Große Lücke zwischen „Was sollte man tun?“ und „Was würde man tun?“
Vergleicht man die Zahlen mit Daten aus den Jahren 2010, so sind sie seither deutlich gesunken. Die Meinungsforscher legten den Befragten insgesamt 20 Situationen vor, in denen man sich für Gerechtigkeit einsetzen könnte. In keiner einzigen sahen heute mehr Menschen Handlungsbedarf als vor zehn Jahren. Zwischen dem „Was sollte man tun?“ und „Was würde man tun?“ klafft zudem eine große Lücke von bis zu 20 Prozentpunkten. So finden 47 Prozent, man sollte jemanden, der Müll auf die Straße wirft, darauf hinweisen. Tun würden es aber nur 27 Prozent. 36 Prozent finden, man sollte Ausländer darauf aufmerksam machen, sich an unsere Spielregeln zu halten, aber nur 16 Prozent würden das nach eigenen Angaben tatsächlich machen.

(Bild: stock.adobe.com, APA, krone.at-Grafik)

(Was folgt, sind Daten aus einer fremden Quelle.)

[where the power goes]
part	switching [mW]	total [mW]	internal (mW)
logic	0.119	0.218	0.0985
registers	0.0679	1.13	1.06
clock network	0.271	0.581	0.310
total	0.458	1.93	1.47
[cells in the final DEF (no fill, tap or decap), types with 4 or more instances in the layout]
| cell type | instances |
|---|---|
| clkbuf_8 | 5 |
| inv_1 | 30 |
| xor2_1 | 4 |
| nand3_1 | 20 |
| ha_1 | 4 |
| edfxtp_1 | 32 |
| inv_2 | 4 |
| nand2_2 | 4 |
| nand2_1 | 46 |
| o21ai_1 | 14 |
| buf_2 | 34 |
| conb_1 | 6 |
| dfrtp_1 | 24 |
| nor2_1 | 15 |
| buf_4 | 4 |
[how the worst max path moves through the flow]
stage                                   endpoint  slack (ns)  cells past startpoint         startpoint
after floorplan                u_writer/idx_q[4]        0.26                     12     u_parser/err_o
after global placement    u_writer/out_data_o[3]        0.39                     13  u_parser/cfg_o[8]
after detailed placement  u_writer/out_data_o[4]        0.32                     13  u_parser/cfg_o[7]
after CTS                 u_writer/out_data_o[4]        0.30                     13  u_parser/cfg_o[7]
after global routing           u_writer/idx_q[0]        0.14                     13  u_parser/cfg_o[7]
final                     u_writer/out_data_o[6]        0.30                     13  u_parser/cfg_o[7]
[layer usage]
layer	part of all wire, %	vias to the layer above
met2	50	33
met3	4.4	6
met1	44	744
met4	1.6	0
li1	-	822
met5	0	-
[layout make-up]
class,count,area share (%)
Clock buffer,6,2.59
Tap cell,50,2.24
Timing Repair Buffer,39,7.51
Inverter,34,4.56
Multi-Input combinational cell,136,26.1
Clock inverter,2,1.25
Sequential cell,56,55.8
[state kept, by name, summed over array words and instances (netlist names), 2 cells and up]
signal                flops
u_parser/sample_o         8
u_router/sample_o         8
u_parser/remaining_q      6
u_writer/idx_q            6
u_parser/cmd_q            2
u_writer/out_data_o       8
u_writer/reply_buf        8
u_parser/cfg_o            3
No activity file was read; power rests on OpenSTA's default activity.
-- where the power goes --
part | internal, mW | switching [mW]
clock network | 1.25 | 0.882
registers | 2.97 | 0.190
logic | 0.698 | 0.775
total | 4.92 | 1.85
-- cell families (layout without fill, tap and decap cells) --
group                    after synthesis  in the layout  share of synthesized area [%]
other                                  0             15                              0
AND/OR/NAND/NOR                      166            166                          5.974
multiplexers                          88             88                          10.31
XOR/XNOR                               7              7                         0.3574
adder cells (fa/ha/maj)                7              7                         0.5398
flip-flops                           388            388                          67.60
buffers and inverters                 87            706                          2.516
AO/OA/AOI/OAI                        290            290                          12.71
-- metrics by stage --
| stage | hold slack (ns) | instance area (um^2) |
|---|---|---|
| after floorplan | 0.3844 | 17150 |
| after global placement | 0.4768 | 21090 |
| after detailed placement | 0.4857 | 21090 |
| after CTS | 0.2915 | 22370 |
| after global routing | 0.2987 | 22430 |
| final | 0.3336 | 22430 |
==> config.mk <==
export PLATFORM = sky130hd
export DESIGN_NAME = smc_top
export DESIGN_NICKNAME = d
export VERILOG_FILES = /design/src/verilog/smc_ahb_pkg.sv /design/src/verilog/smc_emi_pkg.sv /design/src/verilog/smc_ahb_slave.sv /design/src/verilog/smc_emi_drive.sv /design/src/verilog/smc_timing_seq.sv /design/src/verilog/smc_top.sv
export VERILOG_INCLUDE_DIRS = /design/src /design/src/verilog
export SDC_FILE = /design/constraint.sdc
export NUM_CORES = 1
export LEC_CHECK = 0
export BUFFER_PORTS_ARGS = -buffer_cell sky130_fd_sc_hd__buf_2
export CELL_PAD_IN_SITES_DETAIL_PLACEMENT = 1
export CELL_PAD_IN_SITES_GLOBAL_PLACEMENT = 1
export CORE_UTILIZATION = 30
export CTS_BUF_LIST = sky130_fd_sc_hd__clkbuf_16
export DETAILED_ROUTE_END_ITERATION = 8
export PLACE_DENSITY_LB_ADDON = 0.15
export SLEW_MARGIN = 20
export SYNTH_ARGS = -nofsm -noshare
export SYNTH_HDL_FRONTEND = slang
export SYNTH_SLANG_ARGS = --single-unit
==> constraint.sdc <==
create_clock -name hclk -period 4 [get_ports hclk]
set_input_delay 0.8 -clock hclk [delete_from_list [all_inputs] [get_ports hclk]]
set_output_delay 0.8 -clock hclk [all_outputs]
set_load 0.01 [all_outputs]
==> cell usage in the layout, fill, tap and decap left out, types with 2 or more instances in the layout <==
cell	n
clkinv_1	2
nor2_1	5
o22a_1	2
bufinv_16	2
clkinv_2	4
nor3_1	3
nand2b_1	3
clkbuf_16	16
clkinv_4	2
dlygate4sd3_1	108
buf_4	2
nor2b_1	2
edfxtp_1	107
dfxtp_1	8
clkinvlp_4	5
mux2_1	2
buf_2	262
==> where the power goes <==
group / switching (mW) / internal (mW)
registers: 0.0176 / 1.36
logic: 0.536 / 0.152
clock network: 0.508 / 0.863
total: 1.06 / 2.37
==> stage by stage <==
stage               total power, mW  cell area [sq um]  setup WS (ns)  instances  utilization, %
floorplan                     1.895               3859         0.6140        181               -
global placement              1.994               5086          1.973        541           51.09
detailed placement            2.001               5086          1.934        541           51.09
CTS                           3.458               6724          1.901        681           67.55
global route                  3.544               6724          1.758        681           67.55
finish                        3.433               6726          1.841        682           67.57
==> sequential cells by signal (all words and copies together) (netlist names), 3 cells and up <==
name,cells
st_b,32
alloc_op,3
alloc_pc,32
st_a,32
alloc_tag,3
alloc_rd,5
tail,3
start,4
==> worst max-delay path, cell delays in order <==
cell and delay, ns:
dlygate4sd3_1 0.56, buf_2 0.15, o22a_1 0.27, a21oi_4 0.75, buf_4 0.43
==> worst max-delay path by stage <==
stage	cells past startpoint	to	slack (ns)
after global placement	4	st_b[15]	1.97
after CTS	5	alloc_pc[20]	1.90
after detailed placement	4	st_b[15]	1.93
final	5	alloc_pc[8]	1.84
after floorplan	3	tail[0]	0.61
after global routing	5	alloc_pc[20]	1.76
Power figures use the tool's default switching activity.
<file path="src/common/espi_rx_cfg.svh">
`ifndef ESPI_RX_CFG_SVH
`define ESPI_RX_CFG_SVH

// --------------------
// link geometry
// --------------------

// bits per byte on the serial link
`define ESPI_BYTE_W 8

// depth of the rolling header and data arrays
`define ESPI_HDR_DEPTH 4
`define ESPI_DATA_DEPTH 4

// --------------------
// field widths
// --------------------

`define ESPI_ADDR_W 64
`define ESPI_LEN_W 7

// byte counts as delivered by the command decoder
`define ESPI_HDR_LEN_W 4
`define ESPI_DATA_LEN_W 7

`endif

</file>
<file path="src/common/espi_rx_pkg.sv">
`include "espi_rx_cfg.svh"

`default_nettype none

package espi_rx_pkg;

    // phase the current byte belongs to
    typedef enum logic [2:0] {
        ph_idle      = 3'd0,
        ph_command   = 3'd1,
        ph_cycletype = 3'd2,
        ph_header    = 3'd3,
        ph_data      = 3'd4,
        ph_crc       = 3'd5
    } rx_phase_e;

    typedef logic [`ESPI_BYTE_W-1:0] byte_t;

    // slot 0 sits at the low end of the packed vector
    typedef logic [`ESPI_HDR_DEPTH-1:0][`ESPI_BYTE_W-1:0]  hdr_array_t;
    typedef logic [`ESPI_DATA_DEPTH-1:0][`ESPI_BYTE_W-1:0] data_array_t;

    typedef logic [`ESPI_ADDR_W-1:0] addr_t;
    typedef logic [`ESPI_LEN_W-1:0]  len_t;

    typedef logic [$clog2(`ESPI_HDR_DEPTH)-1:0]  hdr_idx_t;
    typedef logic [$clog2(`ESPI_DATA_DEPTH)-1:0] data_idx_t;

    typedef logic [`ESPI_HDR_LEN_W-1:0] hdr_cnt_t;

endpackage

`default_nettype wire

</file>
<file path="src/common/espi_rx_phase_if.sv">
`default_nettype none

// phase and array slot of the byte on the link
interface espi_rx_phase_if;

    import espi_rx_pkg::*;

    rx_phase_e phase;
    hdr_idx_t  hdr_idx;
    hdr_cnt_t  hdr_pos;
    data_idx_t data_idx;

    modport sequencer (
        output phase,
        output hdr_idx,
        output hdr_pos,
        output data_idx
    );

    modport capture (
        input phase,
        input hdr_idx,
        input hdr_pos,
        input data_idx
    );

endinterface

`default_nettype wire

</file>
<file path="src/hw/espi_rx_sequencer.sv">
`include "espi_rx_cfg.svh"

`default_nettype none

module espi_rx_sequencer (
    input  wire logic                        clk,
    input  wire logic                        ip_reset_n,
    input  wire logic                        start,
    input  wire logic                        stop,
    input  wire logic                        byte_valid,
    input  wire logic                        with_cycletype,
    input  wire espi_rx_pkg::hdr_cnt_t       hdr_len,
    input  wire logic [`ESPI_DATA_LEN_W-1:0] data_len,
    output logic                             frame_done,
    output logic                             rx_idle,
    espi_rx_phase_if.sequencer               phase_if
);

    import espi_rx_pkg::*;

    rx_phase_e                   phase;
    rx_phase_e                   phase_nxt;
    logic                        accept;
    hdr_cnt_t                    hdr_pos;
    hdr_cnt_t                    hdr_wrap;
    hdr_idx_t                    hdr_idx;
    logic                        hdr_last;
    logic [`ESPI_DATA_LEN_W-1:0] data_pos;
    logic [`ESPI_DATA_LEN_W-1:0] data_wrap;
    data_idx_t                   data_idx;
    logic                        data_last;

    // a byte only counts while a frame is open
    assign accept = byte_valid && (phase != ph_idle);

    assign hdr_last  = (hdr_pos == hdr_len - 1'b1);
    assign data_last = (data_pos == data_len - 1'b1);

    // array slots wrap at the smaller of frame length and depth
    assign hdr_wrap  = (hdr_len > `ESPI_HDR_DEPTH) ? hdr_cnt_t'(`ESPI_HDR_DEPTH) : hdr_len;
    assign data_wrap = (data_len > `ESPI_DATA_DEPTH) ?
                       `ESPI_DATA_LEN_W'(`ESPI_DATA_DEPTH) : data_len;

    // --------------------
    // phase FSM
    // --------------------

    always_comb begin
        phase_nxt = phase;
        if (stop) begin
            phase_nxt = ph_idle;
        end else if (phase == ph_idle) begin
            if (start) begin
                phase_nxt = ph_command;
            end
        end else if (accept) begin
            case (phase)
                ph_command: begin
                    if (with_cycletype) begin
                        phase_nxt = ph_cycletype;
                    end else if (hdr_len != '0) begin
                        phase_nxt = ph_header;
                    end else begin
                        phase_nxt = ph_crc;
                    end
                end
                ph_cycletype: phase_nxt = ph_header;
                ph_header: begin
                    if (hdr_last) begin
                        phase_nxt = (data_len != '0) ? ph_data : ph_crc;
                    end
                end
                ph_data: begin
                    if (data_last) begin
                        phase_nxt = ph_crc;
                    end
                end
                // crc byte is mandatory and closes the frame
                ph_crc: phase_nxt = ph_idle;
                default: phase_nxt = ph_idle;
            endcase
        end
    end

    always_ff @(posedge clk or negedge ip_reset_n) begin
        if (!ip_reset_n) begin
            phase <= ph_idle;
        end else begin
            phase <= phase_nxt;
        end
    end

    // --------------------
    // byte counters
    // --------------------

    always_ff @(posedge clk or negedge ip_reset_n) begin
        if (!ip_reset_n) begin
            hdr_pos <= '0;
            hdr_idx <= '0;
        end else if (phase == ph_command) begin
            hdr_pos <= '0;
            hdr_idx <= '0;
        end else if (accept && !stop && (phase == ph_header)) begin
            hdr_pos <= hdr_last ? '0 : hdr_pos + 1'b1;
            hdr_idx <= (hdr_cnt_t'(hdr_idx) == hdr_wrap - 1'b1) ? '0 : hdr_idx + 1'b1;
        end
    end

    always_ff @(posedge clk or negedge ip_reset_n) begin
        if (!ip_reset_n) begin
            data_pos <= '0;
            data_idx <= '0;
        end else if (phase == ph_command) begin
            data_pos <= '0;
            data_idx <= '0;
        end else if (accept && !stop && (phase == ph_data)) begin
            data_pos <= data_last ? '0 : data_pos + 1'b1;
            data_idx <= (`ESPI_DATA_LEN_W'(data_idx) == data_wrap - 1'b1) ?
                        '0 : data_idx + 1'b1;
        end
    end

    // one cycle pulse once the crc byte is taken
    always_ff @(posedge clk or negedge ip_reset_n) begin
        if (!ip_reset_n) begin
            frame_done <= 1'b0;
        end else begin
            frame_done <= accept && !stop && (phase == ph_crc);
        end
    end

    assign rx_idle = (phase == ph_idle);

    assign phase_if.phase    = phase;
    assign phase_if.hdr_idx  = hdr_idx;
    assign phase_if.hdr_pos  = hdr_pos;
    assign phase_if.data_idx = data_idx;

endmodule

`default_nettype wire

</file>
<file path="src/hw/espi_rx_capture.sv">
`include "espi_rx_cfg.svh"

`default_nettype none

module espi_rx_capture (
    input  wire logic                clk,
    input  wire logic                ip_reset_n,
    input  wire logic                stop,
    input  wire logic                byte_valid,
    input  wire espi_rx_pkg::byte_t  byte_data,
    espi_rx_phase_if.capture         phase_if,
    output espi_rx_pkg::byte_t       command_byte,
    output logic [4:0]               cycletype,
    output logic [2:0]               cycletype_msb,
    output espi_rx_pkg::hdr_array_t  header_bytes,
    output espi_rx_pkg::addr_t       address,
    output espi_rx_pkg::len_t        length,
    output espi_rx_pkg::data_array_t data_bytes,
    output espi_rx_pkg::byte_t       crc_byte
);

    import espi_rx_pkg::*;

    logic accept;
    logic len_byte;

    assign accept = byte_valid && (phase_if.phase != ph_idle);

    // header bytes 1 and 2 carry the length, not address
    assign len_byte = (phase_if.hdr_pos == hdr_cnt_t'(1)) ||
                      (phase_if.hdr_pos == hdr_cnt_t'(2));

    // --------------------
    // single byte fields
    // --------------------

    always_ff @(posedge clk or negedge ip_reset_n) begin
        if (!ip_reset_n) begin
            command_byte  <= '0;
            cycletype     <= '0;
            cycletype_msb <= '0;
            crc_byte      <= '0;
        end else if (stop) begin
            command_byte  <= '0;
            cycletype     <= '0;
            cycletype_msb <= '0;
            crc_byte      <= '0;
        end else if (accept) begin
            case (phase_if.phase)
                ph_command: command_byte <= byte_data;
                ph_cycletype: begin
                    cycletype     <= byte_data[4:0];
                    cycletype_msb <= byte_data[7:5];
                end
                ph_crc: crc_byte <= byte_data;
                default: ;
            endcase
        end
    end

    // --------------------
    // header, length, address
    // --------------------

    always_ff @(posedge clk or negedge ip_reset_n) begin
        if (!ip_reset_n) begin
            header_bytes <= '0;
            length       <= '0;
            address      <= '0;
        end else if (stop) begin
            header_bytes <= '0;
            length       <= '0;
            address      <= '0;
        end else if (accept && (phase_if.phase == ph_header)) begin
            header_bytes[phase_if.hdr_idx] <= byte_data;
            if (phase_if.hdr_pos == hdr_cnt_t'(2)) begin
                length <= byte_data[`ESPI_LEN_W-1:0];
            end
            // address bytes arrive msb first
            if (!len_byte) begin
                address <= {address[`ESPI_ADDR_W-`ESPI_BYTE_W-1:0], byte_data};
            end
        end
    end

    // rolling data array
    always_ff @(posedge clk or negedge ip_reset_n) begin
        if (!ip_reset_n) begin
            data_bytes <= '0;
        end else if (stop) begin
            data_bytes <= '0;
        end else if (accept && (phase_if.phase == ph_data)) begin
            data_bytes[phase_if.data_idx] <= byte_data;
        end
    end

endmodule

`default_nettype wire

</file>
<file path="src/hw/espi_rx_frame.sv">
`include "espi_rx_cfg.svh"

`default_nettype none

module espi_rx_frame (
    input  wire logic                        clk,
    input  wire logic                        ip_reset_n,
    input  wire logic                        start,
    input  wire logic                        stop,
    input  wire logic                        byte_valid,
    input  wire espi_rx_pkg::byte_t          byte_data,
    input  wire logic                        with_cycletype,
    input  wire espi_rx_pkg::hdr_cnt_t       hdr_len,
    input  wire logic [`ESPI_DATA_LEN_W-1:0] data_len,
    output logic                             frame_done,
    output logic                             rx_idle,
    output espi_rx_pkg::byte_t               command_byte,
    output logic [4:0]                       cycletype,
    output logic [2:0]                       cycletype_msb,
    output espi_rx_pkg::hdr_array_t          header_bytes,
    output espi_rx_pkg::addr_t               address,
    output espi_rx_pkg::len_t                length,
    output espi_rx_pkg::data_array_t         data_bytes,
    output espi_rx_pkg::byte_t               crc_byte
);

    // phase and slot of each byte, sequencer to capture
    espi_rx_phase_if phase_if ();

    espi_rx_sequencer i_sequencer (
        .clk            (clk),
        .ip_reset_n     (ip_reset_n),
        .start          (start),
        .stop           (stop),
        .byte_valid     (byte_valid),
        .with_cycletype (with_cycletype),
        .hdr_len        (hdr_len),
        .data_len       (data_len),
        .frame_done     (frame_done),
        .rx_idle        (rx_idle),
        .phase_if       (phase_if.sequencer)
    );

    espi_rx_capture i_capture (
        .clk           (clk),
        .ip_reset_n    (ip_reset_n),
        .stop          (stop),
        .byte_valid    (byte_valid),
        .byte_data     (byte_data),
        .phase_if      (phase_if.capture),
        .command_byte  (command_byte),
        .cycletype     (cycletype),
        .cycletype_msb (cycletype_msb),
        .header_bytes  (header_bytes),
        .address       (address),
        .length        (length),
        .data_bytes    (data_bytes),
        .crc_byte      (crc_byte)
    );

endmodule

`default_nettype wire

</file>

In keiner der 20 von den Meinungsforschern vorgegebenen Situationen würden heute mehr Menschen eingreifen als von zehn Jahren. Am kleinsten ist der Unterschied zwischen „man sollte“ und „man würde“ bei der Hilfe für ältere Menschen im Straßenverkehr - 70 Prozent halten das für angebracht, 63 Prozent würden es auch in die Tat umsetzen.